Humans are naturally risk-averse. Our biology and our culture tell us to avoid it wherever and whenever possible. Nobel Prize-winning psychologist Daniel Kahneman sums it up best, “For most people, the fear of losing $100 is more intense than the hope of gaining $150.”
But what if we were to tell you that there is risk in being risk-averse. Kind of a mind-bender right?
When explaining risk to your team, it’s helpful to describe it as a two sided coin: on one side there’s danger but on the other is opportunity.
Risk means you are doing something for a reason—that there is the potential for gain. So if there is no upside, then you can call it what it is: just plain danger.
When we hear companies talk about de-risking a project they aren’t just eliminating the hazards, they’re wiping out the opportunities they might create to do something bigger, bolder, and better.

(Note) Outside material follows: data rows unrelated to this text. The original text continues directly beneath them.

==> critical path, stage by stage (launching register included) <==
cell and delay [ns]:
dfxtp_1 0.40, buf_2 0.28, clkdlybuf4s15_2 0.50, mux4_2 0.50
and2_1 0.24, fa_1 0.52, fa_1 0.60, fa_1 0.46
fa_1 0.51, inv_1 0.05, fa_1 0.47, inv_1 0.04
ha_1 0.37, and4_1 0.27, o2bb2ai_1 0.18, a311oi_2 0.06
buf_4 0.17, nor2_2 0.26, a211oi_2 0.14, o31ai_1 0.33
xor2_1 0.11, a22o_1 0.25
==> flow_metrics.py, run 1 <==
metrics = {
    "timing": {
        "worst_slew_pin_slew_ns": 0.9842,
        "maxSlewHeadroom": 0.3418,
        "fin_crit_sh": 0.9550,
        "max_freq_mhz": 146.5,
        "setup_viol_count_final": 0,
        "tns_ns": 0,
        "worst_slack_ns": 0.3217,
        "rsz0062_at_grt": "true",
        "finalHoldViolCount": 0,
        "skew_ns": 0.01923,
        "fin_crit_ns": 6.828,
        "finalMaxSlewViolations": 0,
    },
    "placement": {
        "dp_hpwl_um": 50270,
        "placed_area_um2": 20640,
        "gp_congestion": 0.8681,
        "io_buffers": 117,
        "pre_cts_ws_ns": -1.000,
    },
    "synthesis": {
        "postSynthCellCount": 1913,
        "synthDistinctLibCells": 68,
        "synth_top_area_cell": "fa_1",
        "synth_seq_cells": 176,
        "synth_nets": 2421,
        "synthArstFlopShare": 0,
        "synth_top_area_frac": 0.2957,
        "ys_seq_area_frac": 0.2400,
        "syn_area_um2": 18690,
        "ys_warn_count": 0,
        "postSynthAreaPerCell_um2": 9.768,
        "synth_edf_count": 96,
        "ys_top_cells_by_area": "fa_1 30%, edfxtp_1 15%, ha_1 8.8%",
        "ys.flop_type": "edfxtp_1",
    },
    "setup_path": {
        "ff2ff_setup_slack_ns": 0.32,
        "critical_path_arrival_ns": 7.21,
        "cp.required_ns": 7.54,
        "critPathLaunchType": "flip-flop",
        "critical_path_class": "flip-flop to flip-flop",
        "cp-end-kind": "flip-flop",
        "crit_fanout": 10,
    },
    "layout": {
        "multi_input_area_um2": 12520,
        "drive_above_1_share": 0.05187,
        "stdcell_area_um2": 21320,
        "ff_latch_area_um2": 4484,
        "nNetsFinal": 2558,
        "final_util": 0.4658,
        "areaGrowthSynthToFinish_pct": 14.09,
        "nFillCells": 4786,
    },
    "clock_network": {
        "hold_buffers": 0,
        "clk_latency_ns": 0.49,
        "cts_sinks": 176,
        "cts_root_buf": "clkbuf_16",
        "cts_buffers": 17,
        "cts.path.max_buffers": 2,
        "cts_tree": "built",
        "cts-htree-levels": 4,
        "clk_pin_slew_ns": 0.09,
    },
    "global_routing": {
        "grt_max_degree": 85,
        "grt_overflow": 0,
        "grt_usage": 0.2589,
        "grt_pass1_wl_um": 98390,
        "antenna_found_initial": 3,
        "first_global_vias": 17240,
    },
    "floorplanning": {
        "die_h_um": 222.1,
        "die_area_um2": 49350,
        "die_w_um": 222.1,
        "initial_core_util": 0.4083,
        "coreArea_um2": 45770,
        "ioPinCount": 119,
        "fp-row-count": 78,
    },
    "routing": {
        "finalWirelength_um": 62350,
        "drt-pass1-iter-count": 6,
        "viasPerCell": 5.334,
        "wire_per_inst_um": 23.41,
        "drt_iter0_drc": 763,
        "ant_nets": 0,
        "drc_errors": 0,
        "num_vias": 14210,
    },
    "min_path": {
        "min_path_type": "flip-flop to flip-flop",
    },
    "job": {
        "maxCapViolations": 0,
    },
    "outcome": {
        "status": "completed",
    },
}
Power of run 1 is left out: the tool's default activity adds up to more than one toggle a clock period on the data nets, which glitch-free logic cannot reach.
File: config.mk
export PLATFORM = sky130hd
export DESIGN_NAME = pipelined_addsub
export DESIGN_NICKNAME = d
export VERILOG_FILES = /design/src/rtl/addsub_pkg.sv /design/src/rtl/addsub_segment.sv /design/src/rtl/pipelined_addsub.sv
export SDC_FILE = /design/constraint.sdc
export NUM_CORES = 1
export LEC_CHECK = 0
export CAP_MARGIN = 40
export CORE_ASPECT_RATIO = 2
export CORE_UTILIZATION = 44
export CTS_CLUSTER_SIZE = 40
export DETAILED_ROUTE_END_ITERATION = 16
export PLACE_DENSITY = 0.68
export SLEW_MARGIN = 10
export SYNTH_ARGS = -nofsm -noshare
export SYNTH_HDL_FRONTEND = slang
export SYNTH_SLANG_ARGS = --single-unit
File: constraint.sdc
create_clock -name clk -period 3.7 [get_ports clk]
set_clock_uncertainty 0.1 [all_clocks]
set_input_delay 0.74 -clock clk [delete_from_list [all_inputs] [get_ports clk]]
set_output_delay 0.74 -clock clk [all_outputs]
set_load 0.005 [all_outputs]
File: src/rtl/addsub_pkg.sv
// addsub_pkg: stage-register bundle and segment sizing shared by
// pipelined_addsub and its per-stage segment adders.
package addsub_pkg;

  localparam int ADDSUB_MAX_W = 128;

  typedef struct packed {
    logic                    valid;
    logic                    carry;
    logic                    sub;
    logic                    sat;
    logic [ADDSUB_MAX_W-1:0] a;
    logic [ADDSUB_MAX_W-1:0] b;
    logic [ADDSUB_MAX_W-1:0] r;
  } stage_t;

  function automatic int seg_width(input int width, input int stages);
    return width / stages;
  endfunction

endpackage

File: src/rtl/addsub_segment.sv
// addsub_segment: one SEG-bit slice of the ripple, carry in to carry out.
module addsub_segment
  import addsub_pkg::*;
#(
  parameter int SEG = 16
) (
  input  logic [SEG-1:0] a,
  input  logic [SEG-1:0] b,
  input  logic           cin,
  output logic [SEG-1:0] sum,
  output logic           cout
);

  assign {cout, sum} = {1'b0, a} + {1'b0, b} + (SEG+1)'(cin);

endmodule

File: src/rtl/pipelined_addsub.sv
// pipelined_addsub: STAGES-deep segmented ripple add/sub with handshake.
// Optional saturation on signed overflow when ADDSUB_SAT_EN is defined.
module pipelined_addsub
  import addsub_pkg::*;
#(
  parameter int WIDTH  = 64,
  parameter int STAGES = 4
) (
  input  logic             clk,
  input  logic             rst_n,
  input  logic             in_valid,
  output logic             in_ready,
  input  logic [WIDTH-1:0] a,
  input  logic [WIDTH-1:0] b,
  input  logic             sub,
`ifdef ADDSUB_SAT_EN
  input  logic             sat,
`endif
  output logic             out_valid,
  input  logic             out_ready,
  output logic [WIDTH-1:0] result,
  output logic             cout_borrow,
  output logic             overflow,
  output logic             zero
);

  localparam int SEG = seg_width(WIDTH, STAGES);
  localparam int M   = WIDTH - 1;

  stage_t st [STAGES];
  stage_t in0;
  stage_t last;
  logic   adv;
  logic   ovf;
  logic [WIDTH-1:0] res;

  assign last      = st[STAGES-1];
  assign out_valid = last.valid;
  assign adv       = !(out_valid && !out_ready);
  assign in_ready  = adv;

  // Operand b is inverted up front; sub doubles as the initial carry.
  always_comb begin
    in0       = '0;
    in0.valid = in_valid;
    in0.sub   = sub;
    in0.carry = sub;
    in0.a     = ADDSUB_MAX_W'(a);
    in0.b     = ADDSUB_MAX_W'(sub ? ~b : b);
`ifdef ADDSUB_SAT_EN
    in0.sat   = sat;
`else
    in0.sat   = 1'b0;
`endif
  end

  for (genvar k = 0; k < STAGES; k++) begin : g_st
    stage_t src;
    stage_t nxt;
    stage_t q;
    logic [SEG-1:0] sum;
    logic co;

    if (k == 0) begin : g_first
      assign src = in0;
    end else begin : g_next
      assign src = st[k-1];
    end

    addsub_segment #(.SEG(SEG)) u_seg (
      .a    (src.a[k*SEG +: SEG]),
      .b    (src.b[k*SEG +: SEG]),
      .cin  (src.carry),
      .sum  (sum),
      .cout (co)
    );

    always_comb begin
      nxt                   = src;
      nxt.r[k*SEG +: SEG]   = sum;
      nxt.carry             = co;
    end

    always_ff @(posedge clk) begin
      if (!rst_n) begin
        q <= '0;
      end else if (adv) begin
        q <= nxt;
      end
    end

    assign st[k] = q;
  end

  always_comb begin
    ovf = last.valid
        && (last.a[M] == last.b[M])
        && (last.r[M] != last.a[M]);
    res = last.r[WIDTH-1:0];
`ifdef ADDSUB_SAT_EN
    // Both operands negative means the sum fell below signed min.
    if (ovf && last.sat) begin
      res = last.a[M] ? {1'b1, {(WIDTH-1){1'b0}}}
                      : {1'b0, {(WIDTH-1){1'b1}}};
    end
`endif
  end

  assign result      = res;
  assign overflow    = ovf;
  assign zero        = last.valid && (res == '0);
  assign cout_borrow = last.valid && (last.carry ^ last.sub);

endmodule

-- Word level (Yosys, flattened, before mapping)
Cells that the tools add are included.
- input bits: 133
- flip-flop bits (word level): 684
- equal/unequal tests: 2
- add/sub/neg operators: 8
- multiplexer cells: 1
- bitwise operators: 2
- reductions and logical operators: 8
- operators by type and width (operator ; number):
    adder 16 x 16 -> 17 bit ; 4
    adder 17 x 1 -> 17 bit ; 4
    logical NOT 64 bit ; 1
    2-to-1 mux 64 bit ; 1
    NOT 64 bit ; 1
    logical AND 1 bit ; 5
    logical NOT 1 bit ; 2
    == test 1 bit ; 1
    != test 1 bit ; 1
    XOR 1 bit ; 1

-- Logic depth before layout (Yosys ltp)
- word-level depth: 4
- gate-level depth with buffers: 12

-- Cells and area by module
From an unflattened synthesis, not the netlist that was laid out.
- cell total of the unflattened synthesis: 2072
- area, all modules: 17687.0 um^2
- by module, submodules not included (module ; area an instance (um^2) ; sequential area each (um^2) ; cells each ; instances):
    pipelined_addsub ; 14716.6 ; 7327.0 ; 1703 ; 1
    addsub_segment at g_st[0].u_seg ... ; 733.2 ; 0.0 ; 89 ; 3
    addsub_segment at g_st[3].u_seg ; 770.7 ; 0.0 ; 102 ; 1

-- Worst setup path before layout
Ideal clock, no wire load.
- kind: in2reg
- start: input port sub
- end: register g_st[0].q[15] (netlist bit)
- arrival: 3.386 ns
- data required time: 3.474 ns
- stages on the path: 12
- buffers on the path: 3
- slack: 0.088 ns
- cell sequence: clkbuf_1 buf_2 buf_2 xor2_1 ha_1 a21o_1 a21o_1 a2111o_1 a41oi_2 o31ai_2 xnor2_1 o21ai_1
- longest elaborated chain between the ends: 3
- ends and longest elaborated chain (item ; line ; RTL):
    start: declaration ; pipelined_addsub.sv:15 ; input logic sub,
    2-to-1 mux 64 bit ; pipelined_addsub.sv:49 ; in0.b = ADDSUB_MAX_W'(sub ? ~b : b);
    adder 16 x 16 -> 17 bit ; addsub_segment.sv:14 ; assign {cout, sum} = {1'b0, a} + {1'b0, b} + (SEG+1)'(cin);
    adder 17 x 1 -> 17 bit * ; addsub_segment.sv:14 ;
    end signal: assignment ; pipelined_addsub.sv:88 ; q <= nxt;
    end: declaration ; pipelined_addsub.sv:60 ; stage_t q;
Every way passes the cells marked *; elsewhere a longest branch is shown, timed or not.
A chain may end at the register's enable or synchronous reset.

-- Worst setup path in the final report
- start: register g_st[3].q, in the netlist result[43]
- end: output port zero
- longest elaborated chain between the ends: 2
- ends and longest elaborated chain (item ; line ; RTL):
    start: declaration ; pipelined_addsub.sv:60 ;
    start signal: assignment ; pipelined_addsub.sv:88 ;
    logical NOT 64 bit ; pipelined_addsub.sv:111 ; assign zero = last.valid && (res == '0);
    logical AND 1 bit ; pipelined_addsub.sv:111 ;
    end: declaration ; pipelined_addsub.sv:24 ; output logic zero
No other way between the ends.
<file path="config.mk">
export PLATFORM = sky130hd
export DESIGN_NAME = wb_string_sequencer
export DESIGN_NICKNAME = d
export VERILOG_FILES = /design/src/rtl/wb_string_sequencer.sv
export SDC_FILE = /design/constraint.sdc
export NUM_CORES = 1
export LEC_CHECK = 0
export ABC_AREA = 1
export BUFFER_PORTS_ARGS = -buffer_cell sky130_fd_sc_hd__buf_4
export CORE_MARGIN = 2
export CORE_UTILIZATION = 40
export CTS_CLUSTER_DIAMETER = 60
export DETAILED_ROUTE_END_ITERATION = 10
export GPL_TIMING_DRIVEN = 0
export MAX_ROUTING_LAYER = met4
export PLACE_DENSITY = 0.72
export SLEW_MARGIN = 20
export SYNTH_ARGS = -nofsm -noshare
export SYNTH_HDL_FRONTEND = slang
export SYNTH_SLANG_ARGS = --single-unit
</file>
<file path="constraint.sdc">
create_clock -name CLK -period 2.7 [get_ports CLK]
set_clock_uncertainty 0.1 [all_clocks]
set_input_delay 0.405 -clock CLK [delete_from_list [all_inputs] [get_ports CLK]]
set_output_delay 0.405 -clock CLK [all_outputs]
set_load 0.01 [all_outputs]
</file>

Instead of focusing solely on minimizing losses, we encourage risk-management through moving fast and making small bets.
With just a few resources (mainly your team’s brainpower and a little research) you can dive into the presumptions, assumptions, and knowledge you have of all possible pitfalls beforehand. This will help your team to maximize the ups and minimize the downs.
Think about risk on a time continuum. Something that is conservative in the short term, may be risky in the long term (like say a 24-year-old investing solely in treasuries as a retirement plan). When you talk about risk, focus on “why” and “when” your opportunities may be worth the gamble.